68 of 68 people found the following review helpful:
5.0 out of 5 stars
Responding to others in a spirit of caring and empathy, July 10, 1997
By A Customer
Dr Breggin dedicates his book to those who wish to respond to others in a
spirit of caring and empathy. He is capturing something of the essence
underlying all successful psychotherapy; something that almost eludes
description. Clients who have benefited from it know when they have
received it. Fellow professionals who have met psychotherapists who convey
it know they have been in its presence. But, what is "it"?
"To create healing presence, we fine-tune our inner experience to the inner
state of the other person. We transform ourselves in response to the basic
needs of the person we are trying to heal and help. Ultimately, we find
within ourselves the psychological and spiritual resources required to
nourish and empower the other human being" (p.5)
He describes the healing presence as a "way of being, rather than doing,
that meets the psychological, social or spiritual needs of (the client)"
(p.9)
This requires, first, that we find within ourselves that which is necessary
to create a healing presence. We need to pay attention to how people
respond to us, not just focus on what we have to offer them.
If your reaction to this so far is, as mine was on reading the initial
chapter, "This is great stuff. I know it when I find it, but how do I do
it?" Dr Breggin does not disappoint. The book goes on to describe, in the
context of empathy and love, how to:
-accept and deal with our own inadequacies and vulnerabilities without
trying to pretend that we don't have any.
-address the need to love and be loved.
-take care of, understand and transform ourselves that we may better care
for, understand and transform others.
-be spiritually uplifted through empathy, rather than being burdened or
overwhelmed.
-be open and responsive without being vulnerable to manipulation, hostility
or conflict.
-calmly respond to emotions, even in extreme cases.
-base family and couple therapy around the clients' concept of and basic
need for love.
-bridge cultural and racial barriers to help people different from us,
through assumptions of common shared human experience.
-help a client come to terms with their childhood, including any abuse, and
bring out anger and guilt in a way that leads to understanding and
forgiveness.
Continuing throughout this book are themes from Dr Breggin's earlier books
and reform work. He has been described as the conscience of psychiatry,
speaking out against bio-psychiatry's use of drugs, electric-shock
treatment and involuntary institutionalisation. He gives practical
empathetic alternatives to helping children "diagnosed" with "deficiencies"
or "disorders" without putting them at the mercy of drug regimes.

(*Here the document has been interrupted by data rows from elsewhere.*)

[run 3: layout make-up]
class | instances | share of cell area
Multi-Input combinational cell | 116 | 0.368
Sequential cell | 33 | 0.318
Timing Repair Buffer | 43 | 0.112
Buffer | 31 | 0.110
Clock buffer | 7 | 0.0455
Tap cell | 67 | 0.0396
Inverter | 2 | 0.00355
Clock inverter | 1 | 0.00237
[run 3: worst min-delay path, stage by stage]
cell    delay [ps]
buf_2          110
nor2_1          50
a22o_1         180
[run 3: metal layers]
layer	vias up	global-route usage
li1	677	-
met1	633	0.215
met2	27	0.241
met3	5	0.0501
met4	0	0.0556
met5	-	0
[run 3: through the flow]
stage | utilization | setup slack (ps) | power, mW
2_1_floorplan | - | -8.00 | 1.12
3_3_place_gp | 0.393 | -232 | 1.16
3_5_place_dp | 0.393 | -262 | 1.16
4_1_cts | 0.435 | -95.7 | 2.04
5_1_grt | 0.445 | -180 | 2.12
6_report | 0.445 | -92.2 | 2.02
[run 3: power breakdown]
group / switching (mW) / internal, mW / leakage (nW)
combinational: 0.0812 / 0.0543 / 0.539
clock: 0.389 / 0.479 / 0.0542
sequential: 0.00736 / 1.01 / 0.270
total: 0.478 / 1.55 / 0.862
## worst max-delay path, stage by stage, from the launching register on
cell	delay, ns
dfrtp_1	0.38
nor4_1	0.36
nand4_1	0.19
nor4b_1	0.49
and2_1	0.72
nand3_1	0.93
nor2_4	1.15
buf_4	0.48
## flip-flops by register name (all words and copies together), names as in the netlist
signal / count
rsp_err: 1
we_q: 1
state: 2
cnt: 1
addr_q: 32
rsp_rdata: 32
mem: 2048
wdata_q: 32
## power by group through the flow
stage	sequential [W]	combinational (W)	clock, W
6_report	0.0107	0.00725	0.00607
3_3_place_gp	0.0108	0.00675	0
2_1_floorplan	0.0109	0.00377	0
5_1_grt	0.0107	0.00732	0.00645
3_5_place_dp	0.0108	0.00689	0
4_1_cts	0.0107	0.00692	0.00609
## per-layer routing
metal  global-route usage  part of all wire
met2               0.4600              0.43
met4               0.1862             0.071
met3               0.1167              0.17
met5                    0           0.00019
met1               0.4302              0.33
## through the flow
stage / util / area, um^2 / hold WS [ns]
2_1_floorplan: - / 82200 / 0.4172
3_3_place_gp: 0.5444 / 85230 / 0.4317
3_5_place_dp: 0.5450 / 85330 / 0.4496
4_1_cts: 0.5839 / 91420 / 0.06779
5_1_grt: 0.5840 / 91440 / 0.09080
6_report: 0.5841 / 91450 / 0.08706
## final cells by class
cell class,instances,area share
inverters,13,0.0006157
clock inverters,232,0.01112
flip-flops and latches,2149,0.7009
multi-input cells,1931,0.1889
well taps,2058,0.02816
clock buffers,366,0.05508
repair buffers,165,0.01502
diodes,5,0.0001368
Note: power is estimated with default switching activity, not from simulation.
$ cat config.mk
export PLATFORM = sky130hd
export DESIGN_NAME = tournament_update_ctrl
export DESIGN_NICKNAME = d
export VERILOG_FILES = /design/src/rtl/tournament_update_ctrl.sv
export SDC_FILE = /design/constraint.sdc
export NUM_CORES = 1
export LEC_CHECK = 0
export BUFFER_PORTS_ARGS = -buffer_cell sky130_fd_sc_hd__buf_4
export CORE_ASPECT_RATIO = 0.7
export CORE_MARGIN = 1.5
export CORE_UTILIZATION = 35
export DETAILED_ROUTE_END_ITERATION = 16
export SYNTH_ARGS = -nofsm -noshare
export SYNTH_HDL_FRONTEND = slang
export SYNTH_SLANG_ARGS = --single-unit
$ cat constraint.sdc
create_clock -name clock -period 2.8 [get_ports clock]
set_input_delay 0.28 -clock clock [delete_from_list [all_inputs] [get_ports clock]]
set_output_delay 0.28 -clock clock [all_outputs]
set_load 0.005 [all_outputs]
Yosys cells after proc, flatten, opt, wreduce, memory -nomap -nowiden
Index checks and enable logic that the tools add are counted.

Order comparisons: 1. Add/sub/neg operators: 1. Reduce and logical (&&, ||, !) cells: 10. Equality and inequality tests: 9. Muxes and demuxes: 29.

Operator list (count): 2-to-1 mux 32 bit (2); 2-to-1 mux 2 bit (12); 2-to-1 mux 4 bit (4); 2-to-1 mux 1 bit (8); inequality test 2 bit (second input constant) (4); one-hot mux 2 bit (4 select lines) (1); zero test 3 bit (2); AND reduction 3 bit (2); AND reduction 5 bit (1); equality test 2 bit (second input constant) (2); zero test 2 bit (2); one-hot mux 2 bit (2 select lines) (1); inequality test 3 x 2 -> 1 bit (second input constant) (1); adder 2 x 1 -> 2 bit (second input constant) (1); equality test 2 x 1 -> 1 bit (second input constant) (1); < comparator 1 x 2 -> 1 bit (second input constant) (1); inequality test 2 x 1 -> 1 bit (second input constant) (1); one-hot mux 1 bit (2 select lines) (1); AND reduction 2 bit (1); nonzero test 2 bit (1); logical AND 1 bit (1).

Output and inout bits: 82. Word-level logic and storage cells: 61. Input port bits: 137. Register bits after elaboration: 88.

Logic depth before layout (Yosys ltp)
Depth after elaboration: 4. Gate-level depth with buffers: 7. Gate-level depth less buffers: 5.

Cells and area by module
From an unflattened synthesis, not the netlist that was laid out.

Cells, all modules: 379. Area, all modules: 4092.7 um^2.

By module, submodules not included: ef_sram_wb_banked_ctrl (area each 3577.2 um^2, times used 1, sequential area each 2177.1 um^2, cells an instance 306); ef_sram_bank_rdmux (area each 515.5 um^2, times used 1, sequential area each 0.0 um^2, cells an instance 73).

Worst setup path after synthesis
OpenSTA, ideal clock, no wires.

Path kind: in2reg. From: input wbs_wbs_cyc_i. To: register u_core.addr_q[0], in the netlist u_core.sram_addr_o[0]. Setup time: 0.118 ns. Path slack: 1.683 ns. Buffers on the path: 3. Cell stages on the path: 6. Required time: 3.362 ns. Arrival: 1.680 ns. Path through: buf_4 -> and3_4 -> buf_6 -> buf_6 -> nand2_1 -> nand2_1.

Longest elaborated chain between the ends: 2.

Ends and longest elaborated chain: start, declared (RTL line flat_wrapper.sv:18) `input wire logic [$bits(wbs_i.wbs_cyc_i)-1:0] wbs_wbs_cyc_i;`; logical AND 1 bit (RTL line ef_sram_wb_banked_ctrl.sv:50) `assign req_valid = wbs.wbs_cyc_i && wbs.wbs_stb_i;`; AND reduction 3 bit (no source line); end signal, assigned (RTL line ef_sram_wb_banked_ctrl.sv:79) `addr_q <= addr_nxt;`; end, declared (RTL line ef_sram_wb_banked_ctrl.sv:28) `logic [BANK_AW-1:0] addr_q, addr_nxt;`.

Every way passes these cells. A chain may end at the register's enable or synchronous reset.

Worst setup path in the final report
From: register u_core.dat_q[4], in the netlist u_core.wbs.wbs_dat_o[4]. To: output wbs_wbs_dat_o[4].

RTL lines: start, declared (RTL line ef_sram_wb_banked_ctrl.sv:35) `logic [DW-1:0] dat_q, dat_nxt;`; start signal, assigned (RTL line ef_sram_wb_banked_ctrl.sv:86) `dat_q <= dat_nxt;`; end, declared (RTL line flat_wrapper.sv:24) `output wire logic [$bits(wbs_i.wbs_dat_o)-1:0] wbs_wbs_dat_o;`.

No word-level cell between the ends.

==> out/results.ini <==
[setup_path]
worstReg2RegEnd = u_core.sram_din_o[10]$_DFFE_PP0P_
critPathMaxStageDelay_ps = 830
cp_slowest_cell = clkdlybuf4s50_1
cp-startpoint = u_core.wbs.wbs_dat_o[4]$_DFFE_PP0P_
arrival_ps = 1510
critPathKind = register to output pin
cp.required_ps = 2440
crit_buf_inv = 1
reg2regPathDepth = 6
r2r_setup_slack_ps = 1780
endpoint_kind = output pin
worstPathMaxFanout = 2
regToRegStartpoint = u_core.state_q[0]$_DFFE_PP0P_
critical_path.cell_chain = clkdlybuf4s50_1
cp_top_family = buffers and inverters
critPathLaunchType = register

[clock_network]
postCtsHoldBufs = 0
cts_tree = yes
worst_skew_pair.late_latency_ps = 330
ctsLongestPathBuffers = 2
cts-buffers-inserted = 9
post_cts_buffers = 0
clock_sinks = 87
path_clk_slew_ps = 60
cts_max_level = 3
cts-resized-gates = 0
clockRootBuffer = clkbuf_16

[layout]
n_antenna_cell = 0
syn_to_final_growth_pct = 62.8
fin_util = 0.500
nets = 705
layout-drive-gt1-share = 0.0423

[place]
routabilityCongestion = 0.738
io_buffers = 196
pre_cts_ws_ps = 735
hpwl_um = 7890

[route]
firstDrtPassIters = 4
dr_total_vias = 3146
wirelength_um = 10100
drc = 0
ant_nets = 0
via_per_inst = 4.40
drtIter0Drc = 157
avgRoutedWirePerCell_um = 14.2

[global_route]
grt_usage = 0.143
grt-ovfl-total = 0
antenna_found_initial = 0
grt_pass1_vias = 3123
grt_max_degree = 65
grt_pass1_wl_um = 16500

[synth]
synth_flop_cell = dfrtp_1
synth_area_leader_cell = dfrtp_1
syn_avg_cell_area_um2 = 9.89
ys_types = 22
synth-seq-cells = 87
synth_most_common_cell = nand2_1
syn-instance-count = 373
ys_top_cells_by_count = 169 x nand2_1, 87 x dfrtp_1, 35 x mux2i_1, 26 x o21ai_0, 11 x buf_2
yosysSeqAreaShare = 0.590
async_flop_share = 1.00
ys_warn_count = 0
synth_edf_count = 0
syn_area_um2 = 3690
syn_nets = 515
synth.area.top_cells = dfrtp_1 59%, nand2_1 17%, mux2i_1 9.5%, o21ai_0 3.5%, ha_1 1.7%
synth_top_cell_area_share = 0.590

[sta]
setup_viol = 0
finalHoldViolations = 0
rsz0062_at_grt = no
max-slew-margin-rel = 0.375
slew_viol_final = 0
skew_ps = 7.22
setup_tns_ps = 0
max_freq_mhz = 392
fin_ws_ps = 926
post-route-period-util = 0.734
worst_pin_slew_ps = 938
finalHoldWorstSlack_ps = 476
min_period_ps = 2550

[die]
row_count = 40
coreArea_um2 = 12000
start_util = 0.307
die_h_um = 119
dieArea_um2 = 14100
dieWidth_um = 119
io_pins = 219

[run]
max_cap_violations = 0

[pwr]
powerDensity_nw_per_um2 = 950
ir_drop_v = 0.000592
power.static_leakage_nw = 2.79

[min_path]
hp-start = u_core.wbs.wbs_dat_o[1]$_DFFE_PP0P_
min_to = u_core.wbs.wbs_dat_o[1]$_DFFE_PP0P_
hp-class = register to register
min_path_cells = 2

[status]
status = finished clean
## config.mk

```make
export PLATFORM = sky130hd
export DESIGN_NAME = cordic_sweep_gen
export DESIGN_NICKNAME = d
export VERILOG_FILES = /design/src/rtl/cordic_pkg.sv /design/src/rtl/cordic_valid_dly.sv /design/src/rtl/cordic_sweep_gen.sv
export SDC_FILE = /design/constraint.sdc
export NUM_CORES = 1
export LEC_CHECK = 0
export CAP_MARGIN = 10
export CORE_ASPECT_RATIO = 0.6
export CORE_MARGIN = 5
export CORE_UTILIZATION = 38
export CTS_BUF_LIST = sky130_fd_sc_hd__clkbuf_8
export DETAILED_ROUTE_END_ITERATION = 10
export MAX_ROUTING_LAYER = met4
export SLEW_MARGIN = 0
export SYNTH_ARGS = -nofsm -noshare
export SYNTH_HDL_FRONTEND = slang
export SYNTH_HIERARCHICAL = 1
export SYNTH_SLANG_ARGS = --single-unit
```

## constraint.sdc

```tcl
create_clock -name CLK_100MHZ -period 6.4 [get_ports CLK_100MHZ]
set_input_delay 0.64 -clock CLK_100MHZ [delete_from_list [all_inputs] [get_ports CLK_100MHZ]]
set_output_delay 0.64 -clock CLK_100MHZ [all_outputs]
set_load 0.005 [all_outputs]
```
===== src/rtl/wb_stage.sv =====
// wb_stage: final (write-back) stage of the scalar core.
// Holds one instruction from the memory stage in a pipeline register,
// extends load data by byte lane and drives the register file write port,
// the forwarding bus back to decode and the retire trace port.
//
// Ports:
//   clk, reset (sync, active-low)
//   ms_to_ws_valid / ws_allowin  : handshake with the memory stage
//   ms_pc, ms_gr_we, ms_dest, ms_result, ms_ld_op, ms_addr_lo : offered payload
//   wb_hold                      : external freeze, blocks retirement
//   rf_we, rf_waddr, rf_wdata    : register file write port
//   ws_fwd_valid/dest/data       : forwarding bus to decode
//   debug_wb_*                   : retire trace
module wb_stage #(
  parameter logic [31:0] PC_RESET = 32'h0000_0000
) (
  input  logic        clk,
  input  logic        reset,
  input  logic        ms_to_ws_valid,
  output logic        ws_allowin,
  input  logic [31:0] ms_pc,
  input  logic        ms_gr_we,
  input  logic [4:0]  ms_dest,
  input  logic [31:0] ms_result,
  input  logic [2:0]  ms_ld_op,
  input  logic [1:0]  ms_addr_lo,
  input  logic        wb_hold,
  output logic        rf_we,
  output logic [4:0]  rf_waddr,
  output logic [31:0] rf_wdata,
  output logic        ws_fwd_valid,
  output logic [4:0]  ws_fwd_dest,
  output logic [31:0] ws_fwd_data,
  output logic [31:0] debug_wb_pc,
  output logic [3:0]  debug_wb_rf_wen,
  output logic [4:0]  debug_wb_rf_wnum,
  output logic [31:0] debug_wb_rf_wdata
);

  localparam int unsigned XLEN = 32;
  localparam int unsigned RW   = 5;

  localparam logic [2:0] LD_LB  = 3'd1;
  localparam logic [2:0] LD_LBU = 3'd2;
  localparam logic [2:0] LD_LH  = 3'd3;
  localparam logic [2:0] LD_LHU = 3'd4;

  logic            ws_valid;
  logic [XLEN-1:0] pc;
  logic            gr_we;
  logic [RW-1:0]   dest;
  logic [XLEN-1:0] result;
  logic [2:0]      ld_op;
  logic [1:0]      addr_lo;

  logic            ws_ready_go;
  logic            retire;
  logic            writes_reg;
  logic [7:0]      ld_byte;
  logic [15:0]     ld_half;
  logic [XLEN-1:0] ext_data;

  assign ws_ready_go = !wb_hold;
  assign ws_allowin  = !ws_valid || ws_ready_go;

  // Valid bit and payload pipeline register; payload keeps stale values on bubbles.
  always_ff @(posedge clk) begin
    if (!reset) begin
      ws_valid <= 1'b0;
      pc       <= PC_RESET;
      gr_we    <= 1'b0;
      dest     <= '0;
      result   <= '0;
      ld_op    <= '0;
      addr_lo  <= '0;
    end else begin
      if (ws_allowin) begin
        ws_valid <= ms_to_ws_valid;
      end
      if (ms_to_ws_valid && ws_allowin) begin
        pc      <= ms_pc;
        gr_we   <= ms_gr_we;
        dest    <= ms_dest;
        result  <= ms_result;
        ld_op   <= ms_ld_op;
        addr_lo <= ms_addr_lo;
      end
    end
  end

  // Byte/halfword lane select and sign/zero extension of load data.
  always_comb begin
    ld_byte  = 8'h00;
    ld_half  = addr_lo[1] ? result[31:16] : result[15:0];
    ext_data = result;
    case (addr_lo)
      2'd0:    ld_byte = result[7:0];
      2'd1:    ld_byte = result[15:8];
      2'd2:    ld_byte = result[23:16];
      default: ld_byte = result[31:24];
    endcase
    case (ld_op)
      LD_LB:   ext_data = {{24{ld_byte[7]}}, ld_byte};
      LD_LBU:  ext_data = {24'h000000, ld_byte};
      LD_LH:   ext_data = {{16{ld_half[15]}}, ld_half};
      LD_LHU:  ext_data = {16'h0000, ld_half};
      default: ext_data = result;
    endcase
  end

  // Register 0 is never written, neither directly nor via forwarding.
  assign writes_reg = ws_valid && gr_we && (dest != '0);
  assign retire     = ws_valid && ws_ready_go;

  assign rf_we    = retire && writes_reg;
  assign rf_waddr = ws_valid ? dest : '0;
  assign rf_wdata = ws_valid ? ext_data : '0;

  // Forwarded data is final even while held, so forwarding ignores wb_hold.
  assign ws_fwd_valid = writes_reg;
  assign ws_fwd_dest  = rf_waddr;
  assign ws_fwd_data  = rf_wdata;

  assign debug_wb_pc       = pc;
  assign debug_wb_rf_wen   = {4{rf_we}};
  assign debug_wb_rf_wnum  = rf_waddr;
  assign debug_wb_rf_wdata = rf_wdata;

endmodule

There is a humility in Dr Breggin's writing that is rare. We discover the
reason for this in his chapter on gratitude. Being able to help others is a
gift - whether it is one that is innate or one that we have learned - and
we can only be grateful for such a gift. When a client can sense that we
are grateful for having the opportunity to help them, it breaks down
further the barrier created by our "professional" aura, leaving room for
our empathetic, healing presence.
Is love enough? No, of course not. Therapists need training, information,
skills and wisdom. But without empathy and love to underscore our other
professional resources there will be no healing or spiritual growth.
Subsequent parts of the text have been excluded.